- DESCRIPTION OF THE TASK:
Start at the line in the entries below that contains "after CTS: 0.785 / 0.287 / 0.745", stop at the line that contains "## per-layer routing", and output exactly the lines in that span, both ends included.

··· DATA PROVIDED

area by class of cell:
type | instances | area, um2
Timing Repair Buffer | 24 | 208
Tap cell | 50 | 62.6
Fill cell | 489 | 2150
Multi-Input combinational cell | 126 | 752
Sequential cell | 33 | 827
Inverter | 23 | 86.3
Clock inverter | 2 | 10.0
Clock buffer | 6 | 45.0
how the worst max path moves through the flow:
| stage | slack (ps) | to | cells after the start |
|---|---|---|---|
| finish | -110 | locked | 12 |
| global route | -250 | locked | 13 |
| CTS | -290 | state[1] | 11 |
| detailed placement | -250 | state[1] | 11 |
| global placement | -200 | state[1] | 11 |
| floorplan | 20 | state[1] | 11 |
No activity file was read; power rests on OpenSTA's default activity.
**config.mk**
```make
export PLATFORM = sky130hd
export DESIGN_NAME = traceback_decoder
export DESIGN_NICKNAME = d
export VERILOG_FILES = /design/src/rtl/traceback_decoder.sv
export SDC_FILE = /design/constraint.sdc
export NUM_CORES = 1
export LEC_CHECK = 0
export ABC_AREA = 1
export CORE_ASPECT_RATIO = 1.5
export CORE_MARGIN = 4
export CORE_UTILIZATION = 39
export DETAILED_ROUTE_END_ITERATION = 6
export GPL_ROUTABILITY_DRIVEN = 0
export PLACE_DENSITY = 0.72
export SLEW_MARGIN = 20
export SYNTH_ARGS = -nofsm -noshare
export SYNTH_HDL_FRONTEND = slang
export SYNTH_SLANG_ARGS = --single-unit
```
**constraint.sdc**
```tcl
create_clock -name clk -period 4.11 [get_ports clk]
set_clock_uncertainty 0.15 [all_clocks]
set_input_delay 0.822 -clock clk [delete_from_list [all_inputs] [get_ports clk]]
set_output_delay 0.822 -clock clk [all_outputs]
set_load 0.02 [all_outputs]
```
**src/rtl/traceback_decoder.sv**
```systemverilog
// Decodes a Grid traceback coordinate stream into aligned character pairs and accumulates the score/counts.
// Optional TB_SCORE_CHECK_EN adds exp_score input and score_ok output.
module traceback_decoder #(
  parameter int LENGTH      = 10,
  parameter int CWIDTH      = 2,
  parameter int SWIDTH      = 16,
  parameter int CORD_LENGTH = 8,
  parameter int MATCH       = 1,
  parameter int MISMATCH    = -1,
  parameter int INDEL       = -1
) (
  input  logic                          clk,
  input  logic                          reset,
  input  logic                          start,
  input  logic [LENGTH*CWIDTH-1:0]      s1,
  input  logic [LENGTH*CWIDTH-1:0]      s2,
  input  logic                          in_valid,
  output logic                          in_ready,
  input  logic [CORD_LENGTH-1:0]        in_x,
  input  logic [CORD_LENGTH-1:0]        in_y,
  output logic                          out_valid,
  input  logic                          out_ready,
  output logic [CWIDTH-1:0]             out_c1,
  output logic [CWIDTH-1:0]             out_c2,
  output logic                          out_gap1,
  output logic                          out_gap2,
  output logic                          out_last,
  output logic signed [SWIDTH-1:0]      score,
  output logic [CORD_LENGTH:0]          n_match,
  output logic [CORD_LENGTH:0]          n_mismatch,
  output logic [CORD_LENGTH:0]          n_indel,
  output logic                          done,
  output logic                          error
`ifdef TB_SCORE_CHECK_EN
  ,
  input  logic signed [SWIDTH-1:0]      exp_score,
  output logic                          score_ok
`endif
);

  typedef enum logic [2:0] {S_IDLE, S_FIRST, S_RUN, S_TERM, S_DONE, S_ERR} state_t;

  localparam logic [CORD_LENGTH-1:0] LAST = CORD_LENGTH'(LENGTH - 1);
  localparam logic [CORD_LENGTH:0]   ONE  = (CORD_LENGTH + 1)'(1);

  function automatic logic [CWIDTH-1:0] get_char(input logic [LENGTH*CWIDTH-1:0] s,
                                                 input logic [CORD_LENGTH-1:0]   idx);
    logic [CWIDTH-1:0] c;
    c = '0;
    for (int i = 0; i < LENGTH; i++)
      if (idx == CORD_LENGTH'(i)) c = s[((LENGTH-1)-i)*CWIDTH +: CWIDTH];
    return c;
  endfunction

  function automatic logic signed [SWIDTH-1:0] pair_weight(input logic gap, input logic eq);
    if (gap) return SWIDTH'(INDEL);
    else if (eq) return SWIDTH'(MATCH);
    else return SWIDTH'(MISMATCH);
  endfunction

  // Score wraps modulo 2^SWIDTH; no saturation.
  function automatic logic signed [SWIDTH-1:0] wrap_add(input logic signed [SWIDTH-1:0] a,
                                                        input logic signed [SWIDTH-1:0] b);
    return a + b;
  endfunction

  state_t r_state, r_next;
  logic [CORD_LENGTH-1:0] r_px, r_py;
  logic                   r_vld_p1, r_last_p1, r_g1_p1, r_g2_p1;
  logic [CWIDTH-1:0]      r_c1_p1, r_c2_p1;
  logic signed [SWIDTH-1:0] r_score;
  logic [CORD_LENGTH:0]   r_nm, r_nmm, r_ni;
  logic                   r_done, r_error;

  logic                   w_slot_free, w_accept, w_first_ok, w_run_ok, w_bad, w_zero;
  logic                   w_diag, w_up, w_left, w_in_range;
  logic                   w_term_load, w_term_take, w_emit, w_g1, w_g2;
  logic [CWIDTH-1:0]      w_c1, w_c2;
  logic [CORD_LENGTH:0]   w_x1, w_y1, w_px, w_py;

  assign w_slot_free = !r_vld_p1 || out_ready;
  assign in_ready    = ((r_state == S_FIRST) || (r_state == S_RUN)) && w_slot_free;
  assign w_accept    = in_valid && in_ready;

  // Step classification: the new coordinate is compared to the previously accepted one.
  assign w_x1       = {1'b0, in_x} + ONE;
  assign w_y1       = {1'b0, in_y} + ONE;
  assign w_px       = {1'b0, r_px};
  assign w_py       = {1'b0, r_py};
  assign w_diag     = (w_x1 == w_px) && (w_y1 == w_py);
  assign w_up       = (in_x == r_px) && (w_y1 == w_py);
  assign w_left     = (w_x1 == w_px) && (in_y == r_py);
  assign w_in_range = (in_x <= LAST) && (in_y <= LAST);
  assign w_first_ok = (in_x == LAST) && (in_y == LAST);
  assign w_run_ok   = w_in_range && (w_diag || w_up || w_left);
  assign w_zero     = (in_x == '0) && (in_y == '0);
  assign w_bad      = w_accept && (((r_state == S_FIRST) && !w_first_ok) ||
                                   ((r_state == S_RUN) && !w_run_ok));

  // Once in TERM, prev is (0,0), so the final pair is simply the diagonal at prev.
  assign w_term_load = (r_state == S_TERM) && !(r_vld_p1 && r_last_p1) && w_slot_free;
  assign w_term_take = (r_state == S_TERM) && r_vld_p1 && r_last_p1 && out_ready;
  assign w_emit      = (w_accept && (r_state == S_RUN) && w_run_ok) || w_term_load;

  assign w_g1 = (r_state == S_RUN) && w_left;
  assign w_g2 = (r_state == S_RUN) && w_up;
  assign w_c1 = w_g1 ? '0 : get_char(s1, r_py);
  assign w_c2 = w_g2 ? '0 : get_char(s2, r_px);

  always_ff @(posedge clk) begin
    if (!reset) r_state <= S_IDLE;
    else        r_state <= r_next;
  end

  always_comb begin
    r_next = r_state;
    if (start) r_next = S_FIRST;
    else begin
      case (r_state)
        S_FIRST: if (w_accept) r_next = w_first_ok ? S_RUN : S_ERR;
        S_RUN:   if (w_accept) r_next = !w_run_ok ? S_ERR : (w_zero ? S_TERM : S_RUN);
        S_TERM:  if (w_term_take) r_next = S_DONE;
        default: r_next = r_state;
      endcase
    end
  end

  // Output register stage: pair, score and counts update on the accepting edge.
  always_ff @(posedge clk) begin
    if (!reset || start) begin
      r_vld_p1  <= 1'b0;
      r_last_p1 <= 1'b0;
      r_g1_p1   <= 1'b0;
      r_g2_p1   <= 1'b0;
      r_c1_p1   <= '0;
      r_c2_p1   <= '0;
      r_score   <= '0;
      r_nm      <= '0;
      r_nmm     <= '0;
      r_ni      <= '0;
      r_done    <= 1'b0;
      r_error   <= 1'b0;
    end else begin
      if (w_bad) r_error <= 1'b1;
      if (w_emit) begin
        r_vld_p1  <= 1'b1;
        r_last_p1 <= (r_state == S_TERM);
        r_g1_p1   <= w_g1;
        r_g2_p1   <= w_g2;
        r_c1_p1   <= w_c1;
        r_c2_p1   <= w_c2;
        r_score   <= wrap_add(r_score, pair_weight(w_g1 || w_g2, w_c1 == w_c2));
        if (w_g1 || w_g2)     r_ni  <= r_ni + ONE;
        else if (w_c1 == w_c2) r_nm  <= r_nm + ONE;
        else                  r_nmm <= r_nmm + ONE;
      end else if (out_ready) begin
        r_vld_p1 <= 1'b0;
      end
      if (w_term_take) r_done <= 1'b1;
    end
  end

  always_ff @(posedge clk) begin
    if (w_accept && !w_bad && !start) begin
      r_px <= in_x;
      r_py <= in_y;
    end
  end

  assign out_valid  = r_vld_p1;
  assign out_c1     = r_c1_p1;
  assign out_c2     = r_c2_p1;
  assign out_gap1   = r_g1_p1;
  assign out_gap2   = r_g2_p1;
  assign out_last   = r_last_p1;
  assign score      = r_score;
  assign n_match    = r_nm;
  assign n_mismatch = r_nmm;
  assign n_indel    = r_ni;
  assign done       = r_done;
  assign error      = r_error;

`ifdef TB_SCORE_CHECK_EN
  assign score_ok = r_done && (r_score == exp_score);
`endif

endmodule

```
==> metrics.sh <==
FP-ROW-COUNT=51
SLEW_HEADROOM=0.486
WORST_SETUP_PATH_START_KIND='input pin'
SYNTH_ENABLE_FLOP_CELLS=16
FINAL-INSTANCE-COUNT-EXCL-FILL=1121
TIMING_MAX_TRANSITION_VIOLATIONS_FINAL=0
TIMING.FINAL.CRIT_SHARE=0.984
AREA_GROWTH_SYN_TO_LAYOUT_PCT=53.3
COREAREA_MM2=0.0130
POST_SYNTH_MOST_FREQUENT_CELLS='160 x sky130_fd_sc_hd__nand2_1, 95 x sky130_fd_sc_hd__inv_1, 70 x sky130_fd_sc_hd__nor2_1'
SWITCHING_POWER_mW=0.484
START_UTIL=0.395
SLOWEST_STAGE_CELL_CRIT_PATH='sky130_fd_sc_hd__fa_2'
FLOORPLAN.DIE_AREA_MM2=0.0151
CLK_LATENCY_NS=0.33
GLOBALROUTETOTALUTIL=0.196
YOSYS-TOP-CELLS-AREA='sky130_fd_sc_hd__dfxtp_1 22%, sky130_fd_sc_hd__nand2_1 12%, sky130_fd_sc_hd__edfxtp_1 9.4%, sky130_fd_sc_hd__inv_1 7.0%, sky130_fd_sc_hd__ha_1 6.6%'
FINALHOLDVIOLATIONS=0
SYN-MEAN-INSTANCE-AREA_UM2=6.89
SEQPWRFRAC=0.410
YOSYSWARNINGS=0
DRT_FIRST_PASS_ITERS=4
HTREE_NUM_LEVELS=3
CRITPATHARRIVALTIME_NS=4.11
WHS_ENDPOINT='done$_SDFFE_PP0P_'
POSTSYNTH.TOPFLOPCELL='sky130_fd_sc_hd__dfxtp_1'
LEAKAGEPOWER_nW=3.37
POST-PLACE-CELLS=1084
SYNTH_CELLS=743
FINAL-SEQ-AREA_MM2=0.00160
FINALNETCOUNT=1046
PATH_DELAY_FAMILY='simple AND/OR/NAND/NOR gates'
YS_TYPES=43
TRITONCTS.NUM_BUFFERS=9
SYNTH_SEQ_AREA_SHARE=0.313
CRITICAL_PATH.MOST_COMMON_CELL='sky130_fd_sc_hd__nand2_1'
CTS.HOLD.BUFFERS_ADDED=0
WL_PER_CELL_UM=13.5
POWERDENSITY_mW_PER_MM2=232
SYNTH_TOP_CELL_BY_AREA='sky130_fd_sc_hd__dfxtp_1'
PLACEMENT.CELL_AREA_MM2=0.00713
FINISH.INSTANCE_AREA_MM2=0.00785
REG2REG_SLACK_NS=0.16
INITIALDRTVIOLATIONCOUNT=171
SYN_AREA_MM2=0.00512
DIEWIDTH_UM=102
VIAS=5654
MAX_CAP_VIOL_COUNT=0
GRT_PASS1_VIAS=5289
ANTENNA_CELLS_INSERTED=0
CLOCK_TREE.ROOT_CELL='sky130_fd_sc_hd__clkbuf_16'
SYNTHMOSTINSTANTIATEDCELL='sky130_fd_sc_hd__nand2_1'
PLACE_HPWL_MM=11.4
HOLD_PATH.STARTPOINT='done$_SDFFE_PP0P_'
CLKPWRFRAC=0.423
SYNTH_TOP_AREA_FRAC=0.219
HOLD_PATH_DEPTH=2
WORSTPATHBUFFERINVERTERCOUNT=6
DRT.ANTENNA.VIOLATING_NETS=0
NUMBER_OF_SYNTHESIZED_REGISTER_BITS=72
WORSTPATHMAXFANOUT=5
CTS_BUFFER_DEPTH=2
HOLDCRITPATHCLASS='reg -> reg'
OVERFLOW_LEFT_AFTER_GLOBAL_ROUTING=0
CLOCK.FMAX_MHz=247
GRT_MAX_DEGREE=33
CRIT_TYPE='in -> reg'
CTS.SINKS=72
SWITCHING_SHARE=0.266
GLOBAL_ROUTE_WIRE_LENGTH_BEFORE_REPAIR_MM=23.8
R2R.WORST_PATH.CELLS=27
WORST_IR_DROP_VDD_V=0.000239
FILLERINSTANCES=1174
WORSTPATHREQUIRED_NS=4.18
MULTIINPUTGATEAREA_MM2=0.00338
FINAL.MIN_CLOCK_PERIOD_NS=4.04
TRITONCTS='built'
FINALSETUPVIOLCOUNT=0
WORST_R2R_ENDPOINT='score[12]$_SDFFE_PP0P_'
GRT_SETUP_UNREPAIRED='true'
ANTENNA_FOUND_INITIAL=0
FLOORPLAN.DIE.HEIGHT_UM=148
IO-PIN-COUNT=115
WORST_SETUP_HOLD_PATH_CLK_SLEW_NS=0.07
DRC=0
WIRELENGTH_MM=15.1
CRITICAL_PATH_SINK_TYPE='register'
STATUS='finished clean'
VIAS_PER_CELL=5.04
WORST_PIN_SLEW_NS=0.771
FRACTION_OF_FINAL_LAYOUT_CELLS_SIZED_BEYOND_DRIVE_STRENGTH_1=0.223
CP_PEAK_STAGE_DELAY_NS=0.38
POWER.COMBINATIONAL.FRACTION=0.167
PORT_BUFFERS=114
SYNTH.NET_COUNT=832
P_INT_mW=1.33
REG2REG_FROM='r_px[7]$_DFFE_PP_'
POSTSYNTH.ASYNCRESETSHARE=0
## how the worst max path moves through the flow
stage / end / depth (start not counted) / start / slack [ns]
final: score[12]$_SDFFE_PP0P_ / 29 / in_y[0] / 0.07
after global placement: score[12]$_SDFFE_PP0P_ / 28 / in_y[1] / -0.81
after global routing: score[15]$_SDFFE_PP0P_ / 29 / in_x[3] / -0.24
after detailed placement: score[12]$_SDFFE_PP0P_ / 28 / in_y[1] / -0.94
after CTS: score[15]$_SDFFE_PP0P_ / 29 / in_x[3] / 0.008
after floorplan: score[12]$_SDFFE_PP0P_ / 27 / in_y[0] / -0.01
## power by group through the flow
stage / clock network [mW] / logic (mW) / registers (mW)
after floorplan: 0 / 0.132 / 0.760
after global placement: 0 / 0.278 / 0.760
after detailed placement: 0 / 0.281 / 0.760
after CTS: 0.785 / 0.287 / 0.745
after global routing: 0.814 / 0.333 / 0.746
final: 0.769 / 0.303 / 0.745
## cells in the final DEF (no fill, tap or decap), types with 16 or more instances in the layout
cell type,count
sky130_fd_sc_hd__buf_4,101
sky130_fd_sc_hd__nand3_1,50
sky130_fd_sc_hd__inv_1,88
sky130_fd_sc_hd__clkdlybuf4s50_1,98
sky130_fd_sc_hd__a21oi_1,55
sky130_fd_sc_hd__nand4_1,26
sky130_fd_sc_hd__dfxtp_1,56
sky130_fd_sc_hd__nand2_1,149
sky130_fd_sc_hd__edfxtp_1,16
sky130_fd_sc_hd__o21ai_0,32
sky130_fd_sc_hd__xor2_1,27
sky130_fd_sc_hd__nor2_1,64
sky130_fd_sc_hd__ha_1,17
## repair_timing
item	in CTS	in global routing
hold endpoints to repair	0	0
pin swaps	39	42
resized for setup	53	64
setup endpoints to repair	11	9
gates cloned	1	0
setup buffers	12	10
## final cells by class
class / count / area share
Inverter: 103 / 0.0531
Clock buffer: 11 / 0.0322
Sequential cell: 72 / 0.204
Timing Repair Buffer: 220 / 0.250
Multi-Input combinational cell: 551 / 0.430
Tap cell: 159 / 0.0254
Clock inverter: 5 / 0.00478
## per-layer routing
layer | vias up | global-route usage | share of wire
li1 | 2900 | - | -
met1 | 2594 | 0.216 | 0.39
met2 | 129 | 0.365 | 0.54
met3 | 31 | 0.0263 | 0.034
met4 | 0 | 0.0818 | 0.032
met5 | - | 0 | 0
## cell families after synthesis
kind of cell,Yosys count,share of synthesized area
AOI/OAI and AO/OA,121,0.126
xor gates and xnor gates,45,0.0770
and+or+nand+nor,356,0.320
adders and majority gates,28,0.0699
buffers and inverters,121,0.0946
DFF,72,0.313
## flip-flops by register name (all words and copies together) (netlist names), 2 cells and up
signal and flops:
r_px 8, score 16, out_c2 2, n_indel 9, r_state 3, n_mismatch 9
r_py 8, out_c1 2, n_match 9
## tightest hold or removal path: stages, from the launching register on
cell	delay (ns)
sky130_fd_sc_hd__dfxtp_1	0.31
sky130_fd_sc_hd__inv_1	0.05
sky130_fd_sc_hd__a21oi_1	0.05
## per-stage QoR
| step | utilization | worst slack, ns | total power, mW | setup TNS [ns] | hold slack (ns) |
|---|---|---|---|---|---|
| floorplan | - | -0.0146 | 0.891 | -0.0146 | 0.315 |
| global route | 0.606 | -0.242 | 1.89 | -0.499 | 0.342 |
| detailed placement | 0.550 | -0.944 | 1.04 | -8.35 | 0.295 |
| finish | 0.606 | 0.0676 | 1.82 | 0 | 0.300 |
| CTS | 0.589 | 0.00798 | 1.82 | 0 | 0.304 |
| global placement | 0.550 | -0.805 | 1.04 | -6.69 | 0.291 |
(Power assumes the default switching activity.)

······

- TASK SOLUTION:
after CTS: 0.785 / 0.287 / 0.745
after global routing: 0.814 / 0.333 / 0.746
final: 0.769 / 0.303 / 0.745
## cells in the final DEF (no fill, tap or decap), types with 16 or more instances in the layout
cell type,count
sky130_fd_sc_hd__buf_4,101
sky130_fd_sc_hd__nand3_1,50
sky130_fd_sc_hd__inv_1,88
sky130_fd_sc_hd__clkdlybuf4s50_1,98
sky130_fd_sc_hd__a21oi_1,55
sky130_fd_sc_hd__nand4_1,26
sky130_fd_sc_hd__dfxtp_1,56
sky130_fd_sc_hd__nand2_1,149
sky130_fd_sc_hd__edfxtp_1,16
sky130_fd_sc_hd__o21ai_0,32
sky130_fd_sc_hd__xor2_1,27
sky130_fd_sc_hd__nor2_1,64
sky130_fd_sc_hd__ha_1,17
## repair_timing
item	in CTS	in global routing
hold endpoints to repair	0	0
pin swaps	39	42
resized for setup	53	64
setup endpoints to repair	11	9
gates cloned	1	0
setup buffers	12	10
## final cells by class
class / count / area share
Inverter: 103 / 0.0531
Clock buffer: 11 / 0.0322
Sequential cell: 72 / 0.204
Timing Repair Buffer: 220 / 0.250
Multi-Input combinational cell: 551 / 0.430
Tap cell: 159 / 0.0254
Clock inverter: 5 / 0.00478
## per-layer routing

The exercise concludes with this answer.